Requires a checkpointer (e.g., MemorySaver).
from langgraph.checkpoint.memory import MemorySaver
class OrderConfirmationRequested(Interrupted):
order_id: str
total: float
class ApprovalSubmitted(Event):
approved: bool
@on(OrderPlaced)
def confirm(event: OrderPlaced) -> OrderConfirmationRequested:
return OrderConfirmationRequested(order_id=event.order_id, total=event.total)
@on(ApprovalSubmitted)
def handle_approval(
event: ApprovalSubmitted, log: EventLog,
) -> OrderConfirmed | OrderCancelled:
confirm_event = log.latest(OrderConfirmationRequested)
if event.approved:
return OrderConfirmed(order_id=confirm_event.order_id)
return OrderCancelled(reason="User declined")
graph = EventGraph([confirm, handle_approval], checkpointer=MemorySaver())
config = {"configurable": {"thread_id": "order-1"}}
# First call — pauses at the interrupt
graph.invoke(OrderPlaced(order_id="A1", total=99.99), config=config)
# Check state and resume with a typed event
state = graph.get_state(config)
if state.is_interrupted:
confirm_event = state.interrupted
print(f"Approve order {confirm_event.order_id} for ${confirm_event.total}?")
log = graph.resume(ApprovalSubmitted(approved=True), config=config)
Field Matchers — Narrow Dispatch by Field Type¶
Field matchers narrow dispatch by requiring a field on the event to be a specific type. Pass field_name=EventType as a keyword argument to @on() — the handler only fires when that field is an instance of the given type. If the handler signature includes a parameter with the same name, the matched value is injected automatically:
@on(Resumed, interrupted=OrderConfirmationRequested)
def handle_order_confirmation(
event: Resumed, interrupted: OrderConfirmationRequested,
) -> OrderConfirmed | OrderCancelled:
# `interrupted` is guaranteed to be OrderConfirmationRequested —
# the handler only fires when the field matches.

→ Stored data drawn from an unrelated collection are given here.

**config.mk**
```make
export PLATFORM = sky130hd
export DESIGN_NAME = led_data_top
export DESIGN_NICKNAME = d
export VERILOG_FILES = /design/src/rtl/led_data_top.sv
export SDC_FILE = /design/constraint.sdc
export NUM_CORES = 1
export LEC_CHECK = 0
export CORE_MARGIN = 4
export CORE_UTILIZATION = 56
export CTS_BUF_LIST = sky130_fd_sc_hd__clkbuf_16
export CTS_CLUSTER_DIAMETER = 60
export CTS_CLUSTER_SIZE = 28
export DETAILED_ROUTE_END_ITERATION = 8
export DONT_BUFFER_PORTS = 1
export PLACE_DENSITY_LB_ADDON = 0.1
export RECOVER_POWER = 100
export SLEW_MARGIN = 15
export SYNTH_ARGS = -nofsm -noshare
export SYNTH_HDL_FRONTEND = slang
export SYNTH_SLANG_ARGS = --single-unit
```
**constraint.sdc**
```tcl
create_clock -name SysClk -period 1.7 [get_ports SysClk]
set_input_delay 0.085 -clock SysClk [delete_from_list [all_inputs] [get_ports SysClk]]
set_output_delay 0.085 -clock SysClk [all_outputs]
set_load 0.02 [all_outputs]
```
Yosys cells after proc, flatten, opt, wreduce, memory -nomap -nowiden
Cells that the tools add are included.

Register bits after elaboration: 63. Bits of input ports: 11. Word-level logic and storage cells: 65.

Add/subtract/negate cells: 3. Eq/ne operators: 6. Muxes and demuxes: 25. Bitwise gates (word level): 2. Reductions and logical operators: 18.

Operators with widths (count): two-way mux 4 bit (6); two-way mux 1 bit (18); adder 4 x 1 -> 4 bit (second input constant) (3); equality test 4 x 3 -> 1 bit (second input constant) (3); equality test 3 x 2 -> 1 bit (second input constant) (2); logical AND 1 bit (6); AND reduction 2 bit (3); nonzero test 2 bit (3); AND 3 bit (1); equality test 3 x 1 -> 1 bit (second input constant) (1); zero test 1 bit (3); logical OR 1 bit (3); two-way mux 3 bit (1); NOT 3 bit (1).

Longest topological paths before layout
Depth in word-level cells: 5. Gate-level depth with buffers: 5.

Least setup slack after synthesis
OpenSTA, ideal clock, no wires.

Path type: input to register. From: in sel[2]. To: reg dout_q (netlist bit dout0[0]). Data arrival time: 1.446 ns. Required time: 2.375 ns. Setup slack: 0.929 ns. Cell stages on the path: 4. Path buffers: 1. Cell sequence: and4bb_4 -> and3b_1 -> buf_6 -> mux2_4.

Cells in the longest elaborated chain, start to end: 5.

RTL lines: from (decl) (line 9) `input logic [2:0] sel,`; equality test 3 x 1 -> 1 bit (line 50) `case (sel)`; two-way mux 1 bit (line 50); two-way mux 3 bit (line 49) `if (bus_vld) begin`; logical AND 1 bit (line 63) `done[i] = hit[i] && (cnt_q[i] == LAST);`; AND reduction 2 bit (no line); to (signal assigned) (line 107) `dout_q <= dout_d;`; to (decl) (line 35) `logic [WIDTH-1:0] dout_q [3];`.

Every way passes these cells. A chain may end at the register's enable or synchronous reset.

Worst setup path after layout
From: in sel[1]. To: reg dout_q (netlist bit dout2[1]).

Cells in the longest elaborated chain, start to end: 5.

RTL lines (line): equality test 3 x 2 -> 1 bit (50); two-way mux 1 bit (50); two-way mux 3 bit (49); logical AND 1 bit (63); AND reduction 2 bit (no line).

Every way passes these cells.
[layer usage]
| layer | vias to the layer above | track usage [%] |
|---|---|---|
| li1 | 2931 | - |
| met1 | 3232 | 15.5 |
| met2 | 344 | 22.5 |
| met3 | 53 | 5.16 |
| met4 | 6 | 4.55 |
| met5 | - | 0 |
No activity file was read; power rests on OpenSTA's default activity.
--- config.mk ---
export PLATFORM = sky130hd
export DESIGN_NAME = q_debounce
export DESIGN_NICKNAME = d
export VERILOG_FILES = /design/src/rtl/q_debounce.sv
export SDC_FILE = /design/constraint.sdc
export NUM_CORES = 1
export LEC_CHECK = 0
export CAP_MARGIN = 10
export CORE_MARGIN = 5
export CORE_UTILIZATION = 51
export DETAILED_ROUTE_END_ITERATION = 7
export GPL_TIMING_DRIVEN = 0
export PLACE_DENSITY = 0.81
export SYNTH_ARGS = -nofsm -noshare
export SYNTH_HDL_FRONTEND = slang
export SYNTH_SLANG_ARGS = --single-unit
export TNS_END_PERCENT = 30
--- constraint.sdc ---
create_clock -name clc -period 2.54 [get_ports clc]
set_input_delay 0.254 -clock clc [delete_from_list [all_inputs] [get_ports clc]]
set_output_delay 0.254 -clock clc [all_outputs]
set_load 0.005 [all_outputs]
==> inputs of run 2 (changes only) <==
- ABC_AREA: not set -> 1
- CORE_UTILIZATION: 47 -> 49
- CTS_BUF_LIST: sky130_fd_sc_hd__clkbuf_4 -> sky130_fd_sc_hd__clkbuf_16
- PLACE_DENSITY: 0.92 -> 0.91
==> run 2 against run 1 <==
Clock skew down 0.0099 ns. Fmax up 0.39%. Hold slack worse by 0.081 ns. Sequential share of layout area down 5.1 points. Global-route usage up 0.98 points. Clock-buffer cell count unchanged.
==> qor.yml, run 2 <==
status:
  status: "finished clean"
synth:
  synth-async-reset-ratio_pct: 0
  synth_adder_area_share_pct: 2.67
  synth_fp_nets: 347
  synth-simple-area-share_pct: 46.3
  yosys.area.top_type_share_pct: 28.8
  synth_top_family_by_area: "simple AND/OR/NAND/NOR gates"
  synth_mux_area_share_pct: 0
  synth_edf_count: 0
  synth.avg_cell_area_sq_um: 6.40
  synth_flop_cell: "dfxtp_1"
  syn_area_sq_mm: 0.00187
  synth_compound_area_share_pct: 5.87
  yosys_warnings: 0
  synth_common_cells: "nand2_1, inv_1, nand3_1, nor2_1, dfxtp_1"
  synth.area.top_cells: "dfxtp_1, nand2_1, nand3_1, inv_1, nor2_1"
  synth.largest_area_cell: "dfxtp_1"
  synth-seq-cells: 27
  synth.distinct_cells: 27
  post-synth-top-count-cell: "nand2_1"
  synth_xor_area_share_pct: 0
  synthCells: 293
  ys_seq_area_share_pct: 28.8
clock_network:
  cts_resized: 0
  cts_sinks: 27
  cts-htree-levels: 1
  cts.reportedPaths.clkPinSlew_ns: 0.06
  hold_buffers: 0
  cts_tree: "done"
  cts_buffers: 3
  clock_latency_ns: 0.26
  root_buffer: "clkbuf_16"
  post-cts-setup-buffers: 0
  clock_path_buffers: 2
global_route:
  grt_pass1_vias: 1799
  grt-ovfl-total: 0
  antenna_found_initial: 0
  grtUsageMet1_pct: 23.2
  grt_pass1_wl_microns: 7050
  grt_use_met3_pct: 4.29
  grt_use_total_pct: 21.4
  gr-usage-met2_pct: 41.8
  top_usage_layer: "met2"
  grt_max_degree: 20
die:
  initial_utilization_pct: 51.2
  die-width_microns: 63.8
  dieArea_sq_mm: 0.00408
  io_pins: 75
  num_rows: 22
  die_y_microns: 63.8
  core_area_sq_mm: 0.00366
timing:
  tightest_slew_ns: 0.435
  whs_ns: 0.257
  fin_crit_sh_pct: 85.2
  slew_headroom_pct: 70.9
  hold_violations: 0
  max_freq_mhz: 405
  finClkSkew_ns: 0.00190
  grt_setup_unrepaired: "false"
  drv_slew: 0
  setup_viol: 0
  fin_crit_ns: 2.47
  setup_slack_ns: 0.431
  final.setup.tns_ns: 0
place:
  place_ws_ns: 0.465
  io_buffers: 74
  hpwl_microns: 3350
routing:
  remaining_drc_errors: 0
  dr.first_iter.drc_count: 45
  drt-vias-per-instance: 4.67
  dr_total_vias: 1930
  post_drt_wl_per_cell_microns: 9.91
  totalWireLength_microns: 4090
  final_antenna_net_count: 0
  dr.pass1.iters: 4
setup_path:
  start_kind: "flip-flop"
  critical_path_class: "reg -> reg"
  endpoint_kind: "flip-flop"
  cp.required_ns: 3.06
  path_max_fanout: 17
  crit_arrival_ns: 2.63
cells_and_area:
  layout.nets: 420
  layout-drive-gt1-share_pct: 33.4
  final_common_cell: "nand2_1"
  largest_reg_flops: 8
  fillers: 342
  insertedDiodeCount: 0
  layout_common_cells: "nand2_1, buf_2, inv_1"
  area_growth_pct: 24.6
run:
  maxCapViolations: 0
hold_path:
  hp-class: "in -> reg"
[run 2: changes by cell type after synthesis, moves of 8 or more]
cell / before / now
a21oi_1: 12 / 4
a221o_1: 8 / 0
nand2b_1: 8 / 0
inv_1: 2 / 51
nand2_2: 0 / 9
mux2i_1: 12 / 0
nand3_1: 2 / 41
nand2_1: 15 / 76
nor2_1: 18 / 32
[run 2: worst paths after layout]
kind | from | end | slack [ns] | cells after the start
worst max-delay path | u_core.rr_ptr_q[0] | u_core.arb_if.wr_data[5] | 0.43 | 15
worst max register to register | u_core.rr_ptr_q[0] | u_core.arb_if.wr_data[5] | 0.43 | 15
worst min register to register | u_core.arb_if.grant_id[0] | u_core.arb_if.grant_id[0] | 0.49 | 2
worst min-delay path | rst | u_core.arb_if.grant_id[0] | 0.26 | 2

print(f"Order {interrupted.order_id}: ${interrupted.total}")
...
Field matchers work on any event field typed as Event, not just interrupted. If the named field is None or doesn't match the given type, the handler is silently skipped. The field name is validated at graph construction — typos raise TypeError immediately.
If the handler signature omits the field parameter, the matcher still filters dispatch but no injection occurs:
@on(Resumed, interrupted=OrderConfirmationRequested)
def handle_order_confirmation(event: Resumed) -> OrderConfirmed:
# Still only fires for OrderConfirmationRequested interrupts,
# but you'd access event.interrupted directly.
...
See the Human-in-the-Loop pattern for a complete example, and Checkpointer Evolution for how graph changes affect interrupted checkpoints.